Does NoSQL provide us simple developers with any tangible benefit? As a matter of fact, it can - one as significant for us as performance is for facebook. First though you need to understand that all of those tools you've been using to access your data, such as DataSets, Linq2Sql, Hibernate, NHibernate, EntityFramework, ActiveRecord, SubSonic SQLAlchemy, are meant to help you deal with the well-known object-relational impedance mismatch. The short description is that data stored in code (typically using an Object Oriented approach) and data stored in a relational DB requires coercion to move to-and-fro. The amount of coercion will greatly vary from system to system as will the visibibility (or leakiness) of said coercion (the tool you use has a significant impact on this as well).

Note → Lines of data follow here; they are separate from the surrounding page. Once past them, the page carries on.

--- config.mk ---
export PLATFORM = sky130hd
export DESIGN_NAME = i2c_line_conditioner
export DESIGN_NICKNAME = d
export VERILOG_FILES = /design/src/rtl/i2cf_pkg.sv /design/src/rtl/i2cf_sync2.sv /design/src/rtl/i2cf_deglitch.sv /design/src/rtl/i2cf_low_watch.sv /design/src/rtl/i2c_line_conditioner.sv
export SDC_FILE = /design/constraint.sdc
export NUM_CORES = 1
export LEC_CHECK = 0
export ABC_CLOCK_PERIOD_IN_PS = 7200
export BUFFER_PORTS_ARGS = -buffer_cell sky130_fd_sc_hd__buf_2
export CAP_MARGIN = 10
export CORE_MARGIN = 10
export CORE_UTILIZATION = 59
export DETAILED_ROUTE_END_ITERATION = 8
export PLACE_DENSITY = 0.8
export SLEW_MARGIN = 30
export SYNTH_ARGS = -nofsm -noshare
export SYNTH_HDL_FRONTEND = slang
export SYNTH_SLANG_ARGS = --single-unit
--- constraint.sdc ---
create_clock -name clk -period 7.2 [get_ports clk]
set_input_delay 1.44 -clock clk [delete_from_list [all_inputs] [get_ports clk]]
set_output_delay 1.44 -clock clk [all_outputs]
set_load 0.01 [all_outputs]
--- src/rtl/i2cf_pkg.sv ---
package i2cf_pkg;

    localparam int LIM_W_DEF  = 8;
    localparam int TMO_W_DEF  = 32;
    localparam int N_LINES    = 2;

    // bit positions inside the packed pin pair below
    localparam int IDX_SCL    = 1;
    localparam int IDX_SDA    = 0;

    typedef enum logic {
        SPD_STD_FAST = 1'b0,
        SPD_HIGH     = 1'b1
    } spd_e;

    typedef struct packed {
        logic scl;
        logic sda;
    } pin_pair_t;

    function automatic logic [LIM_W_DEF-1:0] pick_limit(
        input spd_e                 spd,
        input logic [LIM_W_DEF-1:0] lim_std,
        input logic [LIM_W_DEF-1:0] lim_hs
    );
        return (spd == SPD_HIGH) ? lim_hs : lim_std;
    endfunction

endpackage

--- src/rtl/i2cf_sync2.sv ---
module i2cf_sync2 #(
    parameter int          W       = 2,
    parameter logic [W-1:0] RST_VAL = '1
) (
    input  logic         clk,
    input  logic         rst,
    input  logic [W-1:0] d,
    output logic [W-1:0] q
);
    logic [W-1:0] meta;

    always_ff @(posedge clk) begin
        if (rst) begin
            meta <= RST_VAL;
            q    <= RST_VAL;
        end else begin
            meta <= d;
            q    <= meta;
        end
    end

endmodule

--- src/rtl/i2cf_deglitch.sv ---
module i2cf_deglitch #(
    parameter int LIM_W = 8
) (
    input  logic             clk,
    input  logic             rst,
    input  logic             din,
    input  logic [LIM_W-1:0] limit,
    output logic             dout
);
    logic [LIM_W-1:0] run;
    logic             differ;

    assign differ = (din != dout);

    always_ff @(posedge clk) begin
        if (rst) begin
            dout <= 1'b1;
            run  <= '0;
        end else if (!differ) begin
            run  <= '0;
        end else if (run >= limit) begin
            dout <= din;
            run  <= '0;
        end else begin
            run  <= run + LIM_W'(1);
        end
    end


    filt_hold_chk: assert property (@(posedge clk) disable iff (rst)
        (dout != $past(dout)) |-> ($past(din) == dout));


    filt_pass0_chk: assert property (@(posedge clk) disable iff (rst)
        (limit == '0 && din != dout) |=> (dout == $past(din)));

endmodule

--- src/rtl/i2cf_low_watch.sv ---
module i2cf_low_watch #(
    parameter int TMO_W = 32
) (
    input  logic             clk,
    input  logic             rst,
    input  logic             line,
    input  logic [TMO_W-1:0] tmo,
    input  logic             clr,
    output logic             stuck
);
    logic [TMO_W-1:0] low_cnt;
    logic             armed;
    logic             expire;

    assign armed  = (tmo != '0);
    assign expire = armed && !line &&
                    (({1'b0, low_cnt} + (TMO_W+1)'(1)) >= {1'b0, tmo});

    always_ff @(posedge clk) begin
        if (rst) begin
            low_cnt <= '0;
        end else if (!armed || line) begin
            low_cnt <= '0;
        end else if (low_cnt < tmo) begin
            low_cnt <= low_cnt + TMO_W'(1);
        end
    end

    always_ff @(posedge clk) begin
        if (rst)         stuck <= 1'b0;
        else if (clr)    stuck <= 1'b0;
        else if (expire) stuck <= 1'b1;
    end


    stuck_rise_chk: assert property (@(posedge clk) disable iff (rst)
        $rose(stuck) |-> !$past(line));


    stuck_clr_chk: assert property (@(posedge clk) disable iff (rst)
        clr |=> !stuck);


    tmo_off_chk: assert property (@(posedge clk) disable iff (rst)
        (tmo == '0 && !stuck) |=> !stuck);

endmodule

--- src/rtl/i2c_line_conditioner.sv ---
module i2c_line_conditioner
    import i2cf_pkg::*;
#(
    parameter int LIM_W = LIM_W_DEF,
    parameter int TMO_W = TMO_W_DEF
) (
    input  logic             clk,
    input  logic             rst,
    input  logic             scl_raw,
    input  logic             sda_raw,
    input  logic             hs_sel,
    input  logic [LIM_W-1:0] spike_std,
    input  logic [LIM_W-1:0] spike_hs,
    input  logic [TMO_W-1:0] scl_tmo,
    input  logic [TMO_W-1:0] sda_tmo,
    input  logic             stuck_clr,
    output logic             scl_filt,
    output logic             sda_filt,
    output logic             scl_stuck,
    output logic             sda_stuck,
    output logic             sda_recover_req
);
    pin_pair_t          raw_p;
    pin_pair_t          sync_p;
    logic [N_LINES-1:0] sync_v;
    logic [N_LINES-1:0] filt_v;
    logic [N_LINES-1:0] stuck_v;
    logic [LIM_W-1:0]   limit;
    logic [TMO_W-1:0]   tmo_v [N_LINES];

    assign raw_p.scl = scl_raw;
    assign raw_p.sda = sda_raw;
    assign limit     = (spd_e'(hs_sel) == SPD_HIGH) ? spike_hs : spike_std;

    assign tmo_v[IDX_SCL] = scl_tmo;
    assign tmo_v[IDX_SDA] = sda_tmo;

    i2cf_sync2 #(
        .W       (N_LINES),
        .RST_VAL ({N_LINES{1'b1}})
    ) u_sync (
        .clk (clk),
        .rst (rst),
        .d   (raw_p),
        .q   (sync_p)
    );

    assign sync_v = sync_p;

    for (genvar i = 0; i < N_LINES; i++) begin : g_line
        i2cf_deglitch #(.LIM_W(LIM_W)) u_dg (
            .clk   (clk),
            .rst   (rst),
            .din   (sync_v[i]),
            .limit (limit),
            .dout  (filt_v[i])
        );
        i2cf_low_watch #(.TMO_W(TMO_W)) u_wd (
            .clk   (clk),
            .rst   (rst),
            .line  (filt_v[i]),
            .tmo   (tmo_v[i]),
            .clr   (stuck_clr),
            .stuck (stuck_v[i])
        );
    end

    assign scl_filt        = filt_v[IDX_SCL];
    assign sda_filt        = filt_v[IDX_SDA];
    assign scl_stuck       = stuck_v[IDX_SCL];
    assign sda_stuck       = stuck_v[IDX_SDA];
    assign sda_recover_req = stuck_v[IDX_SDA] & ~filt_v[IDX_SDA];


    reset_state_chk: assert property (@(posedge clk)
        rst |=> (scl_filt && sda_filt && !scl_stuck && !sda_stuck));

endmodule

==> results of run 1 <==
[worst reg2reg max path, delay by kind of cell (launching register included)]
family	cells	cell delay, ns
simple gates	5	1.63
compound gates	5	1.22
fa+ha+maj	2	0.60
flops	1	0.43
xor+xnor	1	0.18
[placed cells by master, fill, tap and decap left out, types with 5 or more instances in the layout]
| cell type | n |
|---|---|
| ha_1 | 148 |
| buf_2 | 90 |
| dfxtp_1 | 88 |
| inv_1 | 77 |
| xnor2_1 | 77 |
| nor2_1 | 76 |
| a21oi_1 | 74 |
| nand2_1 | 63 |
| nand3_1 | 47 |
| o21ai_0 | 41 |
| nand4_1 | 32 |
| or3_1 | 28 |
| a21o_1 | 27 |
| xor2_1 | 26 |
| nor4_1 | 26 |
| nor3_1 | 25 |
| and3_1 | 16 |
| or2_2 | 10 |
| clkbuf_16 | 9 |
| nor2b_1 | 8 |
| mux2i_1 | 8 |
| and4_1 | 7 |
| o31ai_1 | 7 |
| and2_1 | 5 |
| nand2b_1 | 5 |
[cell families (layout without fill, tap and decap cells)]
logic type	Yosys count	count (layout)	share of synthesized area [%]
and+or+nand+nor	361	361	23.18
AOI/OAI and AO/OA	188	188	14.28
adders and majority gates	148	148	23.02
buffers and inverters	105	186	5.273
xor gates and xnor gates	103	103	11.21
DFF	88	88	21.90
muxes	9	9	1.136
[how the worst max path moves through the flow]
stage          cells past startpoint  slack (ns)                    endpoint                 startpoint
4_1_cts                           13        3.10        g_line[0].u_wd.stuck  g_line[0].u_wd.low_cnt[0]
3_5_place_dp                      11        3.03   g_line[0].u_wd.low_cnt[5]                sda_tmo[29]
2_1_floorplan                     11        3.28       g_line[0].u_dg.run[2]                     hs_sel
6_report                          13        3.02        g_line[0].u_wd.stuck  g_line[0].u_wd.low_cnt[0]
5_1_grt                           13        2.46        g_line[0].u_wd.stuck  g_line[0].u_wd.low_cnt[0]
3_3_place_gp                      11        3.12  g_line[0].u_wd.low_cnt[10]                sda_tmo[29]
[per-stage QoR]
| step | hold WS, ns | worst slack, ns |
|---|---|---|
| after floorplan | 0.3895 | 3.275 |
| after global placement | 0.3912 | 3.120 |
| after detailed placement | 0.3960 | 3.034 |
| after CTS | 0.4102 | 3.097 |
| after global routing | 0.4296 | 2.457 |
| final | 0.4111 | 3.020 |
[layout make-up]
| cell class | instances | area, sq um |
|---|---|---|
| Clock inverter | 5 | 31.28 |
| Inverter | 77 | 289.0 |
| Tap cell | 176 | 220.2 |
| Multi-Input combinational cell | 809 | 5877 |
| Clock buffer | 11 | 242.7 |
| Sequential cell | 88 | 1762 |
| Timing Repair Buffer | 93 | 473.0 |
| Fill cell | 1202 | 4400 |
[registers in the layout, indices dropped and copies added, names as in the netlist]
| signal | count |
|---|---|
| g_line.u_dg.dout | 2 |
| g_line.u_dg.run | 16 |
| g_line.u_wd.low_cnt | 64 |
| g_line.u_wd.stuck | 2 |
| u_sync.meta | 2 |
| u_sync.q | 2 |
[metal layers]
metal	wire [microns]	GRT usage, %	share of wire (%)	vias to the layer above
met2	9026	36.14	46	192
met3	1011	3.702	5.1	27
li1	-	-	-	3753
met5	0	0	0	-
met4	329	5.858	1.7	0
met1	9323	27.57	47	3419
[power by group]
group | internal (mW) | total, mW | switching [mW]
Clock | 0.243 | 0.443 | 0.200
Sequential | 0.488 | 0.490 | 0.00129
Combinational | 0.0466 | 0.107 | 0.0609
===== config.mk =====
export PLATFORM = sky130hd
export DESIGN_NAME = hec_unit
export DESIGN_NICKNAME = d
export VERILOG_FILES = /design/src/rtl/hec_pkg.sv /design/src/rtl/hec_cell_track.sv /design/src/rtl/hec_crc_acc.sv /design/src/rtl/hec_cfg_reg.sv /design/src/rtl/hec_unit.sv
export SDC_FILE = /design/constraint.sdc
export NUM_CORES = 1
export LEC_CHECK = 0
export ABC_AREA = 1
export BUFFER_PORTS_ARGS = -buffer_cell sky130_fd_sc_hd__buf_2
export CAP_MARGIN = 20
export CORE_MARGIN = 3
export CORE_UTILIZATION = 55
export DETAILED_ROUTE_END_ITERATION = 8
export PLACE_DENSITY = 0.81
export SLEW_MARGIN = 5
export SYNTH_ARGS = -nofsm -noshare
export SYNTH_HDL_FRONTEND = slang
export SYNTH_SLANG_ARGS = --single-unit

===== constraint.sdc =====
create_clock -name clk_i -period 4.13 [get_ports clk_i]
set_clock_uncertainty 0.15 [all_clocks]
set_input_delay 0 -clock clk_i [delete_from_list [all_inputs] [get_ports clk_i]]
set_output_delay 0 -clock clk_i [all_outputs]
set_load 0.005 [all_outputs]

A lot of developers don't feel that object-relational impedance mismatch is really a problem or even exists. That's only because, as the only solution, you've been dealing with it for so long - possibly your entire programming career (like me), that you don't think about it. You've been trained and desensitized to the problem, accepting it as part of programming the same way you've accepted if statements.

A Solution?

By changing how data is stored, the object-relational mismatch no longer applies to NoSQL solutions. Of course, just because the object-relation mismatch is gone, doesn't mean something else hasn't taken its place. There's 4 primary storage techniques used by NoSQL solutions. I'm going to look at the two I'm most familiar with: Document (via MongoDB) and ColumnFamily (via Cassandra).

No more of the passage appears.